I had some thoughts about password hashing and password strength, and would like to share those with you. First we’ll look into hashing and then into the topic of commonly used passwords, password strength, and possible ways to enforce strong passwords.
We all know you shouldn’t store passwords in plain text and instead hash them, which is indeed the right way to go about things. And it seems like bcrypt is the standard to do so and it’s the default used in PHP. But likewise, bcrypt has a character limit of 72 and anything more than that just gets stripped away. So, it’s tempting to first pass the password to SHA256 to allow a virtually unlimited number of passwords and I’ve seen people do that. However you probably shouldn’t do that and here are some of my thoughts as to why.
You probably heard of the pigeonhole principle.
“In mathematics, the pigeonhole principle states that if n items are put into m containers, with n > m, then at least one container must contain more than one item.”— Wikipedia on Pigeonhole principle
The output of SHA256 has a fixed size, and thus a fixed number of possibilities. However, the number of possible inputs is infinite, which means eventually two different outputs will produce the same hash. What this means is that eventually, although an edge case, the wrong password will actually match and let you in. SHA256 uses 256 bits which /8 = 32 bytes.
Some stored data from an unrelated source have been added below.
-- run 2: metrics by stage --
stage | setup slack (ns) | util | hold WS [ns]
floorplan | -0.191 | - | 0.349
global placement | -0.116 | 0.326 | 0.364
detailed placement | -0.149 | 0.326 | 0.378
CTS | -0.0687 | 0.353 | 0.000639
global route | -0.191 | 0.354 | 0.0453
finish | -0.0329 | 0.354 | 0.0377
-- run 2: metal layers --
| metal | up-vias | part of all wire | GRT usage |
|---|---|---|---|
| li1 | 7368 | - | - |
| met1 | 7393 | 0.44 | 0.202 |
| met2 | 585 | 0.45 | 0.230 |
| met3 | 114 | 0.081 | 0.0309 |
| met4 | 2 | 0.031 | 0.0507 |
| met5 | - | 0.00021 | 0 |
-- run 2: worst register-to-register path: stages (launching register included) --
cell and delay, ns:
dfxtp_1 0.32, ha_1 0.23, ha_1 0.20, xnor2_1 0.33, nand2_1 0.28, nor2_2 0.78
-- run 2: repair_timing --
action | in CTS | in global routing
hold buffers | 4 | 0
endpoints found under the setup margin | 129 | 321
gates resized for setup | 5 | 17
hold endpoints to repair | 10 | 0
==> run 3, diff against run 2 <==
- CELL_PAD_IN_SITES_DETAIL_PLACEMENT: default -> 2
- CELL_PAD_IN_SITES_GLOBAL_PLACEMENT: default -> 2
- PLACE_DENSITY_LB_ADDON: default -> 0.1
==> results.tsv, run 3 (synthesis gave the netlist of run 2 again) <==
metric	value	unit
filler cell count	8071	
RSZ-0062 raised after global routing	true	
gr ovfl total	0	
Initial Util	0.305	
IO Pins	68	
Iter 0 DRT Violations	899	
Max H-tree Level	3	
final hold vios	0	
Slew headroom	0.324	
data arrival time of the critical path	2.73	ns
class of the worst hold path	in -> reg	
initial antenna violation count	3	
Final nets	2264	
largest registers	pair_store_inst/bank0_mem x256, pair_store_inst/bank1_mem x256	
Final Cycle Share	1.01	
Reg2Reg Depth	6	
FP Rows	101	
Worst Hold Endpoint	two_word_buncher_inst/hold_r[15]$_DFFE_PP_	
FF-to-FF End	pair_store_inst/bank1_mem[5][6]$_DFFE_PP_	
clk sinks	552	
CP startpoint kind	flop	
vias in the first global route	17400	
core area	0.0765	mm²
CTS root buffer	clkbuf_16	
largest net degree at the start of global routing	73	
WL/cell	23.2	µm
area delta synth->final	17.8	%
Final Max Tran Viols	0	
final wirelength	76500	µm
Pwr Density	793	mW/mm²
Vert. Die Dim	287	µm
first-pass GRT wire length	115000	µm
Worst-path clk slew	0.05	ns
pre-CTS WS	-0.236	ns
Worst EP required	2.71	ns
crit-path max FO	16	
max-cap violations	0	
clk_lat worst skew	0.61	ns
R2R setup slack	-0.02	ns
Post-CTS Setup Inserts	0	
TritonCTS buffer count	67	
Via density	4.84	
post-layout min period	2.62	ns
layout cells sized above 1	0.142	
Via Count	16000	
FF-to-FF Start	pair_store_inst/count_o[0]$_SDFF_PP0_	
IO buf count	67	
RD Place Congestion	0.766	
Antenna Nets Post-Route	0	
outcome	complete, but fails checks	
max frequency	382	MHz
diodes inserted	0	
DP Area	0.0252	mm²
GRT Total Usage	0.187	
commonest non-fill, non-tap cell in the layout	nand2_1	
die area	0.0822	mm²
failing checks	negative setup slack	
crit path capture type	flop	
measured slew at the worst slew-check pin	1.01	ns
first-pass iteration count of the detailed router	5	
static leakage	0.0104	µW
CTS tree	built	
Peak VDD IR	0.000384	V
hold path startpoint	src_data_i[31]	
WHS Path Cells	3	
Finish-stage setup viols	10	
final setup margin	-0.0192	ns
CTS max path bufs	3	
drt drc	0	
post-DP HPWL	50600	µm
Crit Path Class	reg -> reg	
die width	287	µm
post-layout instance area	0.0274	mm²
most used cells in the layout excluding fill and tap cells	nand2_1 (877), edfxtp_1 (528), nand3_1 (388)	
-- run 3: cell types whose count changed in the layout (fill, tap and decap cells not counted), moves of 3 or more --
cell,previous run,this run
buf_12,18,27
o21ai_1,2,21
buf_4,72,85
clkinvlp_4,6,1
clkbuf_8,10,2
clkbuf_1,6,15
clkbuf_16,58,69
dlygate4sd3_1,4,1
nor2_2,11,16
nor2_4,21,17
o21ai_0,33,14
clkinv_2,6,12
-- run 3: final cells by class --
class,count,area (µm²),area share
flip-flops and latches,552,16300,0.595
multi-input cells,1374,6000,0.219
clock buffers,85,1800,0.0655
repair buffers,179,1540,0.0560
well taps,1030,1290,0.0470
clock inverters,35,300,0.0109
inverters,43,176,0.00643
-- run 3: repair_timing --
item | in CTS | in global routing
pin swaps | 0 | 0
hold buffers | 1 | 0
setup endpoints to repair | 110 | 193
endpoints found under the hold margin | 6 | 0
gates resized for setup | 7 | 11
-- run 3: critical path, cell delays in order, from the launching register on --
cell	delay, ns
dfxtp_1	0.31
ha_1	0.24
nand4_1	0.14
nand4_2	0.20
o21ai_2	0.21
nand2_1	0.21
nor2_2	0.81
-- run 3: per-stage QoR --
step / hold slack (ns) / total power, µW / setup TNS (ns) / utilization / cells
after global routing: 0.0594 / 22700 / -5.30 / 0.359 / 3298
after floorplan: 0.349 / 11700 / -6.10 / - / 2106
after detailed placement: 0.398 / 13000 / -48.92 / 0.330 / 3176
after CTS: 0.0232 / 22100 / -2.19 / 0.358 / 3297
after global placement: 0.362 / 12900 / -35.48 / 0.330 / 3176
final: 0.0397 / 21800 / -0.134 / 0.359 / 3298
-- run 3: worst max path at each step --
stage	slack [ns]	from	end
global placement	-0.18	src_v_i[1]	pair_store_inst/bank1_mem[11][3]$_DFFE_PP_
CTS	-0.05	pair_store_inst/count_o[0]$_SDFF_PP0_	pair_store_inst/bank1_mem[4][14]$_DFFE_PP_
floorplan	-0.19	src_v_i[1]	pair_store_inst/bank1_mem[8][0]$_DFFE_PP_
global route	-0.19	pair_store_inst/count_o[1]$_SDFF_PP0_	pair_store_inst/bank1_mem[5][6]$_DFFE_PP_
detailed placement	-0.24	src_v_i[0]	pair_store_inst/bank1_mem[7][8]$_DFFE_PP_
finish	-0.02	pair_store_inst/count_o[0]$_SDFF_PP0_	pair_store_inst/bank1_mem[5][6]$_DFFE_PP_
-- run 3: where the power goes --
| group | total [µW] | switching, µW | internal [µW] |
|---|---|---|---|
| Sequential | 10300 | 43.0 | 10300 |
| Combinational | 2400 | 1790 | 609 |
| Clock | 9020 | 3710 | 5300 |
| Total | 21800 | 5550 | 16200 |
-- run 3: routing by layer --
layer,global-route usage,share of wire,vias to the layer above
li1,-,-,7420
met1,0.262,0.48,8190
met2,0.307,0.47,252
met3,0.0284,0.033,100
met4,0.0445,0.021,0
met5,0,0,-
<file path="config.mk">
export PLATFORM = sky130hd
export DESIGN_NAME = fdiv_top
export DESIGN_NICKNAME = d
export VERILOG_FILES = /design/src/fdiv_pkg.sv /design/src/fp16_pkg.sv /design/src/fdiv_top.sv /design/src/fdiv_round.sv /design/src/fdiv_recur.sv /design/src/fdiv_unpack.sv
export SDC_FILE = /design/constraint.sdc
export NUM_CORES = 1
export LEC_CHECK = 0
export BUFFER_PORTS_ARGS = -buffer_cell sky130_fd_sc_hd__buf_2
export CAP_MARGIN = 20
export CORE_MARGIN = 5
export CORE_UTILIZATION = 25
export DETAILED_ROUTE_END_ITERATION = 7
export REMOVE_ABC_BUFFERS = 1
export SKIP_LAST_GASP = 1
export SYNTH_ARGS = -nofsm -noshare
export SYNTH_HDL_FRONTEND = slang
export SYNTH_SLANG_ARGS = --single-unit
</file>
<file path="constraint.sdc">
create_clock -name clk -period 5.1 [get_ports clk]
set_input_delay 0.51 -clock clk [delete_from_list [all_inputs] [get_ports clk]]
set_output_delay 0.51 -clock clk [all_outputs]
set_load 0.005 [all_outputs]
</file>
### src/flat_wrapper.sv
// flat-port wrapper written by rule: the top's interface ports become plain ports
module read_channel_flat import dma_pkg::*;
  (clk_i, rst_i, start_i, src_i, cnt_i, busy_o, out_valid_o, out_last_o, out_data_o, mem_req, mem_we, mem_addr, mem_wdata, mem_gnt, mem_rvalid, mem_rdata);
  mem_bus_if mem_i ();
  input  logic clk_i;
  input  logic rst_i;
  input  logic start_i;
  input  logic [dma_pkg::MEM_AW+dma_pkg::BYTES_W-1:0] src_i;
  input  logic [dma_pkg::CNT_W-1:0] cnt_i;
  output logic busy_o;
  output logic out_valid_o;
  output logic out_last_o;
  output logic [dma_pkg::DATA_W-1:0] out_data_o;
  output wire logic [$bits(mem_i.req)-1:0] mem_req;
  output wire logic [$bits(mem_i.we)-1:0] mem_we;
  output wire logic [$bits(mem_i.addr)-1:0] mem_addr;
  output wire logic [$bits(mem_i.wdata)-1:0] mem_wdata;
  input wire logic [$bits(mem_i.gnt)-1:0] mem_gnt;
  input wire logic [$bits(mem_i.rvalid)-1:0] mem_rvalid;
  input wire logic [$bits(mem_i.rdata)-1:0] mem_rdata;
  assign mem_req = mem_i.req;
  assign mem_we = mem_i.we;
  assign mem_addr = mem_i.addr;
  assign mem_wdata = mem_i.wdata;
  assign mem_i.gnt = mem_gnt;
  assign mem_i.rvalid = mem_rvalid;
  assign mem_i.rdata = mem_rdata;
  read_channel u_core (.clk_i(clk_i), .rst_i(rst_i), .start_i(start_i), .src_i(src_i), .cnt_i(cnt_i), .busy_o(busy_o), .mem(mem_i), .out_valid_o(out_valid_o), .out_last_o(out_last_o), .out_data_o(out_data_o));
endmodule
I think 72 (including all UTF-8) characters is probably better than 32 bytes for password strength and won’t have any edge cases. We know that 32 bytes have 4’294’967’296 possibilities but you need to keep in mind that those 32 bytes were derived from printable characters too. You could now go ahead and check how many possibilities go into 72 characters if including all printable characters in UTF-8.
Furthermore, there are diminishing returns of using more than 72 characters, paired with the fact that most password managers I know don’t even go up that high (KeePassX allows 64, KeePassXC 128) and most users won’t use more than 72 either (although user error is a weak argument, I know).
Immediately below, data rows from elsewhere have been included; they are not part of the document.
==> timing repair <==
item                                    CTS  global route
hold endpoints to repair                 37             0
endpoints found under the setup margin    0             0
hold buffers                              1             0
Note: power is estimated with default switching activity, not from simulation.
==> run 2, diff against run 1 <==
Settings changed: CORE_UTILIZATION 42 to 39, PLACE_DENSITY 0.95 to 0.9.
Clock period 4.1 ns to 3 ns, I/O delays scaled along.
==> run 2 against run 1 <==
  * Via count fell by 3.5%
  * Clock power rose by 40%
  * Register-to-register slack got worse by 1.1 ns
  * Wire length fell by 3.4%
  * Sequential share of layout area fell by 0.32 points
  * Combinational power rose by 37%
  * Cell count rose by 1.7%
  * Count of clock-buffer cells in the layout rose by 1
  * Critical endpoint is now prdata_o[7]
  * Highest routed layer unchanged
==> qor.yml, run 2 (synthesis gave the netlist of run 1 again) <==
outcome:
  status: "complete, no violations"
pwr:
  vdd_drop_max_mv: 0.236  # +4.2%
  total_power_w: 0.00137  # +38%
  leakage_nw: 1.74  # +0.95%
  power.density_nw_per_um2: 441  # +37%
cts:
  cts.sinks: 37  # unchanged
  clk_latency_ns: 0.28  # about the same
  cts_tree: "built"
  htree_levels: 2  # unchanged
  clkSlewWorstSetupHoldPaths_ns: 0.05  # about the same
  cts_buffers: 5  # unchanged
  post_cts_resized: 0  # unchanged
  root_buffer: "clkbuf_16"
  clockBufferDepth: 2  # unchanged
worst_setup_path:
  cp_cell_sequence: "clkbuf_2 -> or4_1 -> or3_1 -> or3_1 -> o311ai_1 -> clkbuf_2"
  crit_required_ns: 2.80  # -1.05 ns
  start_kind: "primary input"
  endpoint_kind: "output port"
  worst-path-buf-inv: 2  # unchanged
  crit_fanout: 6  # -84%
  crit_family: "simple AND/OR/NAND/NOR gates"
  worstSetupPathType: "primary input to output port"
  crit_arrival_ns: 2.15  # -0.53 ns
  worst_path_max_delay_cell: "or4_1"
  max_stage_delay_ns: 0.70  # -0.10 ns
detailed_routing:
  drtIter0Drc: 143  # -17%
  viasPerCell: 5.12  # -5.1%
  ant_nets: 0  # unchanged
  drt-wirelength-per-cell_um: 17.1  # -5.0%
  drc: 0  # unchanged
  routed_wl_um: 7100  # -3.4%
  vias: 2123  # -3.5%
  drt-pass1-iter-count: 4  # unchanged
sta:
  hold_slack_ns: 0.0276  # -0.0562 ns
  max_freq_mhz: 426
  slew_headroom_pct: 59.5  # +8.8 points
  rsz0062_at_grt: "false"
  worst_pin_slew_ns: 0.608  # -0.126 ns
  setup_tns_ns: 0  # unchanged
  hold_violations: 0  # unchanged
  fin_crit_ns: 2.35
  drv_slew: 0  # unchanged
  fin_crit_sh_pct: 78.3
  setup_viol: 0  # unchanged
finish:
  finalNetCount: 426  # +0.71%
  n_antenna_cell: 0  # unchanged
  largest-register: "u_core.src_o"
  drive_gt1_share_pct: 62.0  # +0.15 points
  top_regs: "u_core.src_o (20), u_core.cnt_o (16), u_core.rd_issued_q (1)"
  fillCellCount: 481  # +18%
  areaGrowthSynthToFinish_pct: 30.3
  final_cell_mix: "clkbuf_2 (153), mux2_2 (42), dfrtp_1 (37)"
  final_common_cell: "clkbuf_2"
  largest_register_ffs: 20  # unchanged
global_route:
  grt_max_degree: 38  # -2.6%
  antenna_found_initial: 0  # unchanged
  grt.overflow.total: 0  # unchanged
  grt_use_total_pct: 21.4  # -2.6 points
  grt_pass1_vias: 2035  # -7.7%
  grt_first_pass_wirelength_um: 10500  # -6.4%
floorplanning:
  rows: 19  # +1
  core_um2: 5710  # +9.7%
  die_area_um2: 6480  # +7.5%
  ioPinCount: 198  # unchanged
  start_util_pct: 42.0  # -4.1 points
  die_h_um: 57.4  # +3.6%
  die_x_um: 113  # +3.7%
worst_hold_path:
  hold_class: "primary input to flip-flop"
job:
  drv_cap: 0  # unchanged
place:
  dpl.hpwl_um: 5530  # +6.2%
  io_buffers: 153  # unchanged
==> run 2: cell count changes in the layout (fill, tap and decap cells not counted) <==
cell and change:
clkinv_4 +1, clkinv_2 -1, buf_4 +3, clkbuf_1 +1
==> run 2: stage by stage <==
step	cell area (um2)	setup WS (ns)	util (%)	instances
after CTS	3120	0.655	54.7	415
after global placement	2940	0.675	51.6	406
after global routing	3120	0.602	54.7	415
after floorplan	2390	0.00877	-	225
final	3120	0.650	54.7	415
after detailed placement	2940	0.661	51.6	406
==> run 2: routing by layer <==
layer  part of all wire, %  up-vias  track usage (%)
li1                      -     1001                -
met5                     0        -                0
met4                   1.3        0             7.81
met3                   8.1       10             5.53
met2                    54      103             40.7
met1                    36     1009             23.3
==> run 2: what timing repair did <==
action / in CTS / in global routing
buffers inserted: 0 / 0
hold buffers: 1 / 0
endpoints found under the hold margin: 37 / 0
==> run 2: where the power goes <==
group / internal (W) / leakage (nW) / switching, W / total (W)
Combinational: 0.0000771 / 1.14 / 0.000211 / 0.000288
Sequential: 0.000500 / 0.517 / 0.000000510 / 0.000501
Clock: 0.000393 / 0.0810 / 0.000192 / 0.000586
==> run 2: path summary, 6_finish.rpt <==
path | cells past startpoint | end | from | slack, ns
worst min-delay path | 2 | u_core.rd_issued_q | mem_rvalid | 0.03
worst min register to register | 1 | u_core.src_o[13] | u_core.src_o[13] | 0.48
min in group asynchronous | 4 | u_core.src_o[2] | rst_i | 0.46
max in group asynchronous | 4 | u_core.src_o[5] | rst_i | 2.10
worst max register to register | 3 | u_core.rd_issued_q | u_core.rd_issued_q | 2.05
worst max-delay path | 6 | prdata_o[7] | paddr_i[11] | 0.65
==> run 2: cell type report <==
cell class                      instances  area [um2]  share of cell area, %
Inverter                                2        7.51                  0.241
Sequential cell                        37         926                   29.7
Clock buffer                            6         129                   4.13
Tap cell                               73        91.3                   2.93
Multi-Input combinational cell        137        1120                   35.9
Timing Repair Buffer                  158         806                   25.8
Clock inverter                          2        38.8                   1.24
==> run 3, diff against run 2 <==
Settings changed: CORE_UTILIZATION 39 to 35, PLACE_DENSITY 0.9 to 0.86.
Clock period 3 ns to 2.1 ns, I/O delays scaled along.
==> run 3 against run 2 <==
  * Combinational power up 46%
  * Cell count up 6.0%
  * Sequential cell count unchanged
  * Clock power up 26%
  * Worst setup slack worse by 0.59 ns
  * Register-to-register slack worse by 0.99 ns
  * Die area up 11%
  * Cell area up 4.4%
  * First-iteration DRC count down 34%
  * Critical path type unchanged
Conclusion about double-hashing
I think the focus should instead be on “banning” common passwords, patterns, repetition and enforce long passwords. Likewise, giving a user a wrong sense of security with ridiculously long passwords that get hashed into 32 bytes should be avoided. Simply allow up to 72 character long passwords and pass them to bcrypt as is, with a salt. In PHP, that is done for you with the function
Some info on commonly used passwords
Twitter for example has a small list of (about 400) common passwords which you are not allowed to use (makes you wonder how they generated that list) but concurrently, Twitter fails with the later rule as they allow passwords with just 6 characters (that’s ridiculously short). And I don’t know if Twitter looks for patterns or just their short list (probably just the list as if they were to ban patterns they would not need most of the passwords in their list). Overall Twitter seems to fail with enforcing strong passwords.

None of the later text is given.